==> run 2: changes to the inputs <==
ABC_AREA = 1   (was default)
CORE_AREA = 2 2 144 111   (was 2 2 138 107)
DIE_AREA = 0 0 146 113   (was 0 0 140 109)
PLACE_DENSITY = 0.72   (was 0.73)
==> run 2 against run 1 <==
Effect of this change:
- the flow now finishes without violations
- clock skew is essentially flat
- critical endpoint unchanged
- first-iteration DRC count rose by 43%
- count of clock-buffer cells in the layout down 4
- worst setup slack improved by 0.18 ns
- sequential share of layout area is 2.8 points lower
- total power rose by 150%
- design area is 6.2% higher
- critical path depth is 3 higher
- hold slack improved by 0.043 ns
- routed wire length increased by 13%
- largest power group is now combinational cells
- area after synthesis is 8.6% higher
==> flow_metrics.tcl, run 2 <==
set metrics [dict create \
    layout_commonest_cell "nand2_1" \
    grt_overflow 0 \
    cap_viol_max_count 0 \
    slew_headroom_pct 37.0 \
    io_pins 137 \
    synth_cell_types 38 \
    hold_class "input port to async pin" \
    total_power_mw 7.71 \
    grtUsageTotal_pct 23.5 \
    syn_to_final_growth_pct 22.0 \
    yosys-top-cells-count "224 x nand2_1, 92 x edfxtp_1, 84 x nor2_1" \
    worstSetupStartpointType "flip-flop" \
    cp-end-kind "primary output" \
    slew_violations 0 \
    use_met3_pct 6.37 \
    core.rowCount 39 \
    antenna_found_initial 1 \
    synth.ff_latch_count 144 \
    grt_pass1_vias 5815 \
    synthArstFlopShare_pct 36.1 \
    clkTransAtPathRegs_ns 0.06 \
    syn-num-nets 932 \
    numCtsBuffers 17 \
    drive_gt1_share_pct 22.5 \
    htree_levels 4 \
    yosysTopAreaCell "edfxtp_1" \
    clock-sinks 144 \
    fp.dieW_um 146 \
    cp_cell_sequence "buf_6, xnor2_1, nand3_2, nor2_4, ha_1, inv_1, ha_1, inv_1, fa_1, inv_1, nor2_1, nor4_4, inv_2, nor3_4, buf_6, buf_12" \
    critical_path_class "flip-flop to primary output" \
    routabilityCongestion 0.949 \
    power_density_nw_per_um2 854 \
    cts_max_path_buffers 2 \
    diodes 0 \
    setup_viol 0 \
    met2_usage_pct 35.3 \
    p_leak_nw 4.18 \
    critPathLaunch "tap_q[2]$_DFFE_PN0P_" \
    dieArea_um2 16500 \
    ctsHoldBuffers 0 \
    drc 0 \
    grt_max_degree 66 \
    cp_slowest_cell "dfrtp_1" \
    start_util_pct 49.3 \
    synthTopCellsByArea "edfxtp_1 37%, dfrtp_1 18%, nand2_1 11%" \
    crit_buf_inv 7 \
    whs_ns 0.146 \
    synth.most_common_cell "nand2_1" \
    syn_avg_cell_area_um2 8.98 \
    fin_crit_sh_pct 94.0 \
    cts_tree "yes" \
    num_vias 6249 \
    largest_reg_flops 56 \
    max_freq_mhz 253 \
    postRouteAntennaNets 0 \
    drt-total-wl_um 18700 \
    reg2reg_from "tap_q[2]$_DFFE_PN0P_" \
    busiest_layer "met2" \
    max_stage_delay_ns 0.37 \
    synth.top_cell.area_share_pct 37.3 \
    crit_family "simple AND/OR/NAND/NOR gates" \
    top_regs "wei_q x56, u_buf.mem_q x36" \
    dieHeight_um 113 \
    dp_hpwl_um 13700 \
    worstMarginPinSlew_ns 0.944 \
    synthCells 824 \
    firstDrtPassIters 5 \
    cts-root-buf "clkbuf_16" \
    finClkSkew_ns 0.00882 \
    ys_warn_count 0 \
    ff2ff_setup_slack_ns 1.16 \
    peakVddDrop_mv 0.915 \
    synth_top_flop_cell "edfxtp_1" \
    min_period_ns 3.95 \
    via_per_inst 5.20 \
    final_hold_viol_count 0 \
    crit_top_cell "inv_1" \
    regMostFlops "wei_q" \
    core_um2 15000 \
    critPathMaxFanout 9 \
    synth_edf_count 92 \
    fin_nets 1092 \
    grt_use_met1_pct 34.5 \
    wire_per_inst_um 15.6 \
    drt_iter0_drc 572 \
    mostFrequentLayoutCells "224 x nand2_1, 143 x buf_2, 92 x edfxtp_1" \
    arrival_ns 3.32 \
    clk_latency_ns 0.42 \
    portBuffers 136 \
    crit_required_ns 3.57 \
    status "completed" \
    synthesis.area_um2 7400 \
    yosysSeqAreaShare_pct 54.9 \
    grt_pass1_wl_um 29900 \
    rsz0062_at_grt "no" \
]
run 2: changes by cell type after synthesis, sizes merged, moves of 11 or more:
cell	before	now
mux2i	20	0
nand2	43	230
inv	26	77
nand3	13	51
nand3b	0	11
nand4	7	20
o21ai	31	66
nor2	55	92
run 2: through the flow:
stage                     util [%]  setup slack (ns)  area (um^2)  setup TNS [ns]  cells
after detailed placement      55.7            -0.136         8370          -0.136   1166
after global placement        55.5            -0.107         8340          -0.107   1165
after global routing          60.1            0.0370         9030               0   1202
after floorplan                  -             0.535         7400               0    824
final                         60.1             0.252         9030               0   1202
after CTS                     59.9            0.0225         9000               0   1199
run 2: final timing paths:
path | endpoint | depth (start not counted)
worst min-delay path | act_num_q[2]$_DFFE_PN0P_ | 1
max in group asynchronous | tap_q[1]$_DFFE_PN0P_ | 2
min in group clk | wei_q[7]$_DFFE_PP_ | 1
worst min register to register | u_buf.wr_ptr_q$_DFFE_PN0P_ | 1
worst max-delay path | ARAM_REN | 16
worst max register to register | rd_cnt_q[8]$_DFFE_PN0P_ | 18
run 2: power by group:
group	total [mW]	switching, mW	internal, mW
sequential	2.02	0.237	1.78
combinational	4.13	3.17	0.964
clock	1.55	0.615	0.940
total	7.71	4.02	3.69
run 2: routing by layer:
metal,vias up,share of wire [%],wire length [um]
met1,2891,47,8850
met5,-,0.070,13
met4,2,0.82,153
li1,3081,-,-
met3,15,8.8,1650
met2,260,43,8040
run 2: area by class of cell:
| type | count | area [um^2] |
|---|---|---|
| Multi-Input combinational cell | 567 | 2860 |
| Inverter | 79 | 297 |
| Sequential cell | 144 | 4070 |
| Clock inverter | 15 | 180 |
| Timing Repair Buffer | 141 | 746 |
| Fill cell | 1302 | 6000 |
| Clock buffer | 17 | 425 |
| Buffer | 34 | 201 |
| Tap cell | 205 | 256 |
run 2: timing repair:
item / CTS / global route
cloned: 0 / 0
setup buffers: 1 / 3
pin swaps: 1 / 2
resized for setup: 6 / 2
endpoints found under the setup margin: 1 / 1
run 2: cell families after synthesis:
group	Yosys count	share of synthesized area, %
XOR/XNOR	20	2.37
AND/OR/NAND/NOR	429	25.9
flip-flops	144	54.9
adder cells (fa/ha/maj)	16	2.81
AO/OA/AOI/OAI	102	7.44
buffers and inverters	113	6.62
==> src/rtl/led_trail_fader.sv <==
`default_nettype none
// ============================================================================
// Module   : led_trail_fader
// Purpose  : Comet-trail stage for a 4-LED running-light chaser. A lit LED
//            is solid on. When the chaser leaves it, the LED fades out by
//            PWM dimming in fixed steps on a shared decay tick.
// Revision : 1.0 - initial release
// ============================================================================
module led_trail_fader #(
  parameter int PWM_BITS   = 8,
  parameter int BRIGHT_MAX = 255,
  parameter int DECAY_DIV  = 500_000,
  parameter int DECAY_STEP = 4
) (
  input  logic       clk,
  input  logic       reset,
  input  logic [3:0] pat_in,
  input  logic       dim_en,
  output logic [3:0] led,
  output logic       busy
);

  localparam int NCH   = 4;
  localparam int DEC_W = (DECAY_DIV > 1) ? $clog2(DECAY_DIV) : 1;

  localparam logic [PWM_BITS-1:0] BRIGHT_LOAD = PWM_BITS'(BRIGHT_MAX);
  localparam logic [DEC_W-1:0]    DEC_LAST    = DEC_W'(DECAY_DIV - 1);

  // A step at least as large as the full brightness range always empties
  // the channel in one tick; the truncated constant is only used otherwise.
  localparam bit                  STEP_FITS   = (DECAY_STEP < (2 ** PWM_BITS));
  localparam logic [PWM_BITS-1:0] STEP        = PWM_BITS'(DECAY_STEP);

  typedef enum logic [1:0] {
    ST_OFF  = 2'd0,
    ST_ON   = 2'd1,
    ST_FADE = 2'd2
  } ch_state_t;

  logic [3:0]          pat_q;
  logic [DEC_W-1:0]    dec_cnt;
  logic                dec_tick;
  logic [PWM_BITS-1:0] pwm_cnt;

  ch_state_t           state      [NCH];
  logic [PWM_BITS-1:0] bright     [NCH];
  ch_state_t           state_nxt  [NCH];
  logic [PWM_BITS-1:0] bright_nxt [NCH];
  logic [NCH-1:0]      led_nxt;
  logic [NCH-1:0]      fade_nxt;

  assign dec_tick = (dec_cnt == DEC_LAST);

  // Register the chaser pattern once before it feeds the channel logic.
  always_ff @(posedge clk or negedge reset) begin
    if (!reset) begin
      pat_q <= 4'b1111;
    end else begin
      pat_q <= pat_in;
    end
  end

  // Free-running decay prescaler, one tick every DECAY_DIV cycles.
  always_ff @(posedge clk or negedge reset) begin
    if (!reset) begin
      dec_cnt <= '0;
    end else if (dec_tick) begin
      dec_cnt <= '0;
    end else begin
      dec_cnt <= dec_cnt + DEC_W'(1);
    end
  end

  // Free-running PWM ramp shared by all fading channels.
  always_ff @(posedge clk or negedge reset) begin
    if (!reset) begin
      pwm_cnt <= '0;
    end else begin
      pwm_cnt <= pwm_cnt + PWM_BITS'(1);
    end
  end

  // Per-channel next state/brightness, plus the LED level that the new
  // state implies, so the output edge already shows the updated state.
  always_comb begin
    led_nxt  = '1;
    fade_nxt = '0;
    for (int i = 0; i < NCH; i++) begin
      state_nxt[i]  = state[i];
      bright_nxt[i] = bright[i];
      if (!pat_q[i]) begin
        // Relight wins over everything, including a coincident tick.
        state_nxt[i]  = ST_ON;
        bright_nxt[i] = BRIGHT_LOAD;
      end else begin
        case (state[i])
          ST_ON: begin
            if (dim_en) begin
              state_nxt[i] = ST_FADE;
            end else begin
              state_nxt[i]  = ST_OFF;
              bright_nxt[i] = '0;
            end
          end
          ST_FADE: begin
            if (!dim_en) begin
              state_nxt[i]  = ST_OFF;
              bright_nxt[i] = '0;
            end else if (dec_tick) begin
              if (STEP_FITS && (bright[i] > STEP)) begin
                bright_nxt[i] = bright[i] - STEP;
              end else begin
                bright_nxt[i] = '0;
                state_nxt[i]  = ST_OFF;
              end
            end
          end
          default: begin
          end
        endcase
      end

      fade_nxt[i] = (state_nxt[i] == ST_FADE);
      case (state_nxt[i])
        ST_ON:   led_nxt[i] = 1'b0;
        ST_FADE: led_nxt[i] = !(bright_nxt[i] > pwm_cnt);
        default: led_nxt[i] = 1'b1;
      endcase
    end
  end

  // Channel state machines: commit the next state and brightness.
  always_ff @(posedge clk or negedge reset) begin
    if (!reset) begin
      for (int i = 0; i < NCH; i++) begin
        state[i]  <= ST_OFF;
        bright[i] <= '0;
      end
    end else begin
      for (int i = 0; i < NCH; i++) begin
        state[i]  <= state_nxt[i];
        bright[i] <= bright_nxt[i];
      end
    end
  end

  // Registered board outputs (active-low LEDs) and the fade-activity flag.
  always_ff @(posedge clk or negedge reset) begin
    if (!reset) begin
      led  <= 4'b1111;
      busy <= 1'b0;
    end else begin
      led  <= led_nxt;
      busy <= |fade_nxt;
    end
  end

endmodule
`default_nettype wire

--

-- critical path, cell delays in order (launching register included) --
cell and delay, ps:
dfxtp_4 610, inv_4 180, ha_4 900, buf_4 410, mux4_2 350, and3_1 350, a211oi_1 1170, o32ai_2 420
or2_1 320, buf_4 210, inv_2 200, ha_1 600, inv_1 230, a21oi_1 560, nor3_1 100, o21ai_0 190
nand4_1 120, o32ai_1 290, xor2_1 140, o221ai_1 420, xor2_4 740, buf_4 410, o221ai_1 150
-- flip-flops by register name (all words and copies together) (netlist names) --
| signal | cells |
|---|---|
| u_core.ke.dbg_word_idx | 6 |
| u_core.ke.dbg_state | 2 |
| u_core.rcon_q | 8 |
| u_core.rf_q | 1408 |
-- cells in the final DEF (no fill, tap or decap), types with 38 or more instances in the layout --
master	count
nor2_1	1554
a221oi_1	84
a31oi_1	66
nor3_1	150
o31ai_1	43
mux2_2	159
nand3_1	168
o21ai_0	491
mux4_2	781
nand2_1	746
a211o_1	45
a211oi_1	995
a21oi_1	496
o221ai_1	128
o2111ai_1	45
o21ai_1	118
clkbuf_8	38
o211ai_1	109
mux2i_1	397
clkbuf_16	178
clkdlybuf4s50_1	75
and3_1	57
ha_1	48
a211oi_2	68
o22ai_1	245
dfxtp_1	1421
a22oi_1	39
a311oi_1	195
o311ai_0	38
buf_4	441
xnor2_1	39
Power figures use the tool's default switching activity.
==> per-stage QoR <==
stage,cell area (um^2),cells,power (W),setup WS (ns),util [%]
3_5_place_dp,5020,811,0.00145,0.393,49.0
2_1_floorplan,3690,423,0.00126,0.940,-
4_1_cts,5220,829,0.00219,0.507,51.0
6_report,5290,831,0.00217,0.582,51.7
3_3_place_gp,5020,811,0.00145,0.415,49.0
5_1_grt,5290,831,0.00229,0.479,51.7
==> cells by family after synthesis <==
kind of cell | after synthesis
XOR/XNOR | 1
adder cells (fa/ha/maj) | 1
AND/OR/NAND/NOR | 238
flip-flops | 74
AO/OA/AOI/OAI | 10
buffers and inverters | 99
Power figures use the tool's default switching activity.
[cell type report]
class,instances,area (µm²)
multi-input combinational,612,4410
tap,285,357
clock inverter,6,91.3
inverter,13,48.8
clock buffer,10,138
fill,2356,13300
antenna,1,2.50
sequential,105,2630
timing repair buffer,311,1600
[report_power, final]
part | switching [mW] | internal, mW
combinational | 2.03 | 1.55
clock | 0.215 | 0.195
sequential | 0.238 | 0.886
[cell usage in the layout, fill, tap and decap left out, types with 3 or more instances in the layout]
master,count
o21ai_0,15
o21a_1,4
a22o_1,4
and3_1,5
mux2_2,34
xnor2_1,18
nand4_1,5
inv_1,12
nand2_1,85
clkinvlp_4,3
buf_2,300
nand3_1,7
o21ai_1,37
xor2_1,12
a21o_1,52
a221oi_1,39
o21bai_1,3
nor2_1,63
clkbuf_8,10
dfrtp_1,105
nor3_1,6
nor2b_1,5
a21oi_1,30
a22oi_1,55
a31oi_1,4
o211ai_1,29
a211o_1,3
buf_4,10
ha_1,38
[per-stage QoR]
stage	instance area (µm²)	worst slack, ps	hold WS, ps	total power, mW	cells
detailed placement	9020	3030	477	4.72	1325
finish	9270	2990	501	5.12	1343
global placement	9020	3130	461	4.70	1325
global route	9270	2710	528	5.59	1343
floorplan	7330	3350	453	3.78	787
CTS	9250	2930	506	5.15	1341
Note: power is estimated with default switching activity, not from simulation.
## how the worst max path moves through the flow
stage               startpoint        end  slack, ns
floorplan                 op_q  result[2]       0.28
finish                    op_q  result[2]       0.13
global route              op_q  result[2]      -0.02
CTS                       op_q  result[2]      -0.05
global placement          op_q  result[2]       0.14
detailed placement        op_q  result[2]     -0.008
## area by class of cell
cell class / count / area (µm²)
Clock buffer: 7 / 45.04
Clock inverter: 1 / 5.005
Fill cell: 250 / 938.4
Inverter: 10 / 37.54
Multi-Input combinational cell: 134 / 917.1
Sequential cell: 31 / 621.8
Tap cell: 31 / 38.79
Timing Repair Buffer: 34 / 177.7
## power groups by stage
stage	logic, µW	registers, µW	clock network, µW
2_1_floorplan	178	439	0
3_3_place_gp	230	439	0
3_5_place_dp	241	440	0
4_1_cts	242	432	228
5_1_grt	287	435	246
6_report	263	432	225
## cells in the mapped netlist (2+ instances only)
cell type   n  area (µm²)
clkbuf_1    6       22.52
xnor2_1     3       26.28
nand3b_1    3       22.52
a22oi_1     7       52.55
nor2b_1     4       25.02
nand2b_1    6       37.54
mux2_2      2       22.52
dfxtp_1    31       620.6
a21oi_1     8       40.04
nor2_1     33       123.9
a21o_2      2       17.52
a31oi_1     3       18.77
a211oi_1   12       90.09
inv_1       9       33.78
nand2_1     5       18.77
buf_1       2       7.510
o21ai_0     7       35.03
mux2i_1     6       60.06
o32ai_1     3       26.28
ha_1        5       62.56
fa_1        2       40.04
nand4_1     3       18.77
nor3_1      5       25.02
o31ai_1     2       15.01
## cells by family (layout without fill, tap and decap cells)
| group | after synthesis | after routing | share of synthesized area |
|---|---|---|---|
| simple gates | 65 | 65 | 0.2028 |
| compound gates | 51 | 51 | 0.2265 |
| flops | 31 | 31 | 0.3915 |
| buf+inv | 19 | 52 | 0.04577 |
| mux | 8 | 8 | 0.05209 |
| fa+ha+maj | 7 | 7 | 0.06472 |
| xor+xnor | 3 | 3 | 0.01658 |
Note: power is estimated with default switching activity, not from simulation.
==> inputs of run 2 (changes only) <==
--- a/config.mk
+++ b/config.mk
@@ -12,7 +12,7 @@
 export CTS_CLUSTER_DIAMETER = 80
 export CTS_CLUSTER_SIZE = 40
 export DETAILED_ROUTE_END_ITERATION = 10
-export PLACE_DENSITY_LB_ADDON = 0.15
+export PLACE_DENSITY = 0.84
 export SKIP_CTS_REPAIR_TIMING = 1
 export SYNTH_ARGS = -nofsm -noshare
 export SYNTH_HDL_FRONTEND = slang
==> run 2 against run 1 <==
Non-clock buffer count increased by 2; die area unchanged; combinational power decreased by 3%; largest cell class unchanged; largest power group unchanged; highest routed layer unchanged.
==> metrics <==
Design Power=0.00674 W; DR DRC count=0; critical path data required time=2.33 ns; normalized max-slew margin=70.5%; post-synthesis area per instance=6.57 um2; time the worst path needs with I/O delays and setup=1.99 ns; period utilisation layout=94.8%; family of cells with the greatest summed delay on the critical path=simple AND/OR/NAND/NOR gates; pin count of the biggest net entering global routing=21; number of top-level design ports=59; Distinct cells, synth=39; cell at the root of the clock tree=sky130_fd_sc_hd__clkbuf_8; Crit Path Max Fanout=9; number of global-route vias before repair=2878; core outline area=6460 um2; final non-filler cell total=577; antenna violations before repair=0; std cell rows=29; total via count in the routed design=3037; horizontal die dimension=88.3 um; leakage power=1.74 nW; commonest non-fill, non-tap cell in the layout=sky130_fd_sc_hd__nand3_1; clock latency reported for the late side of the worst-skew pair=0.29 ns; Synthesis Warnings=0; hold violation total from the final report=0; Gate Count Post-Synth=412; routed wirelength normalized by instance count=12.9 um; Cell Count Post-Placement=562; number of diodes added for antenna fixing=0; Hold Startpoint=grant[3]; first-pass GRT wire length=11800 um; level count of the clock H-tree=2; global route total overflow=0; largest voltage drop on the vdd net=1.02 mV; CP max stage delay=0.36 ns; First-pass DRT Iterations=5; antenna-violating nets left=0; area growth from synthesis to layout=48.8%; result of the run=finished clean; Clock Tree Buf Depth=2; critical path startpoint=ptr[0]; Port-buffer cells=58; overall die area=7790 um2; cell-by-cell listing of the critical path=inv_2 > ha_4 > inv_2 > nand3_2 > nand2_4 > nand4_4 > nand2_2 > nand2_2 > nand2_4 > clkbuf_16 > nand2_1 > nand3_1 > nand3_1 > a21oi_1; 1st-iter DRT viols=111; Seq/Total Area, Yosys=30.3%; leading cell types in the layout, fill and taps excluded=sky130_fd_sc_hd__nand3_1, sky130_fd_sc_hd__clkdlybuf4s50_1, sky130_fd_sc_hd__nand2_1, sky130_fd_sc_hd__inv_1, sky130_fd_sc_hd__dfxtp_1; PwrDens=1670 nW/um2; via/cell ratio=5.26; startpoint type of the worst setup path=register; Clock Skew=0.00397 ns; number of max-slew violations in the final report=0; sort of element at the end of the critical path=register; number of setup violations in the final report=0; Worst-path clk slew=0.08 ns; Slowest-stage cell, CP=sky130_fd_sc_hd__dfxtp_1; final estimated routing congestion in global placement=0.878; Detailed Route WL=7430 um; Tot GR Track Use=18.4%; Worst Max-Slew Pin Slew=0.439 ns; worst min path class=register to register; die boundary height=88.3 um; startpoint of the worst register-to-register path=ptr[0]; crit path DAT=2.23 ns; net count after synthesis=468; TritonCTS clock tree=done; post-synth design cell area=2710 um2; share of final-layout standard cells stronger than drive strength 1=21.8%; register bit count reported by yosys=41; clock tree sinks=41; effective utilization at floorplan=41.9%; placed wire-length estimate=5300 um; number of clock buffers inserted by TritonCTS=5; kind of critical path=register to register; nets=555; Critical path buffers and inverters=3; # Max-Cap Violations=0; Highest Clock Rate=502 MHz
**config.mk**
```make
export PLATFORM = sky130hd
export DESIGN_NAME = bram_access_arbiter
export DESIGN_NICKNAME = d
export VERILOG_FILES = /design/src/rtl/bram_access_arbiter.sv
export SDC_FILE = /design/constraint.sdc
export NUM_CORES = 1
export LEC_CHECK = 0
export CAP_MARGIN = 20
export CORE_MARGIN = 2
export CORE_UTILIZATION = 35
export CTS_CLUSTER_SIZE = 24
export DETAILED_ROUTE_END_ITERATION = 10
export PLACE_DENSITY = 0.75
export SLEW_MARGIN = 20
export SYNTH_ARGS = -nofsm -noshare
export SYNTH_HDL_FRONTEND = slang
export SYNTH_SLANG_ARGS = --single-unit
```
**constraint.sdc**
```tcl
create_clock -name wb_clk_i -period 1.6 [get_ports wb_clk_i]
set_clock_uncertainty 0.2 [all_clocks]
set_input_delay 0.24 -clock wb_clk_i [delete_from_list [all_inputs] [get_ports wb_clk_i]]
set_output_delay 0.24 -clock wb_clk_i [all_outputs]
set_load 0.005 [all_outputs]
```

THE TASK => All that is wanted is the stretch of lines above from the one containing "peakVddDrop_mv 0.915 \" through the one containing "run 2: power", duplicated exactly.

EXERCISE RESULT =>
    peakVddDrop_mv 0.915 \
    synth_top_flop_cell "edfxtp_1" \
    min_period_ns 3.95 \
    via_per_inst 5.20 \
    final_hold_viol_count 0 \
    crit_top_cell "inv_1" \
    regMostFlops "wei_q" \
    core_um2 15000 \
    critPathMaxFanout 9 \
    synth_edf_count 92 \
    fin_nets 1092 \
    grt_use_met1_pct 34.5 \
    wire_per_inst_um 15.6 \
    drt_iter0_drc 572 \
    mostFrequentLayoutCells "224 x nand2_1, 143 x buf_2, 92 x edfxtp_1" \
    arrival_ns 3.32 \
    clk_latency_ns 0.42 \
    portBuffers 136 \
    crit_required_ns 3.57 \
    status "completed" \
    synthesis.area_um2 7400 \
    yosysSeqAreaShare_pct 54.9 \
    grt_pass1_wl_um 29900 \
    rsz0062_at_grt "no" \
]
run 2: changes by cell type after synthesis, sizes merged, moves of 11 or more:
cell	before	now
mux2i	20	0
nand2	43	230
inv	26	77
nand3	13	51
nand3b	0	11
nand4	7	20
o21ai	31	66
nor2	55	92
run 2: through the flow:
stage                     util [%]  setup slack (ns)  area (um^2)  setup TNS [ns]  cells
after detailed placement      55.7            -0.136         8370          -0.136   1166
after global placement        55.5            -0.107         8340          -0.107   1165
after global routing          60.1            0.0370         9030               0   1202
after floorplan                  -             0.535         7400               0    824
final                         60.1             0.252         9030               0   1202
after CTS                     59.9            0.0225         9000               0   1199
run 2: final timing paths:
path | endpoint | depth (start not counted)
worst min-delay path | act_num_q[2]$_DFFE_PN0P_ | 1
max in group asynchronous | tap_q[1]$_DFFE_PN0P_ | 2
min in group clk | wei_q[7]$_DFFE_PP_ | 1
worst min register to register | u_buf.wr_ptr_q$_DFFE_PN0P_ | 1
worst max-delay path | ARAM_REN | 16
worst max register to register | rd_cnt_q[8]$_DFFE_PN0P_ | 18
run 2: power by group:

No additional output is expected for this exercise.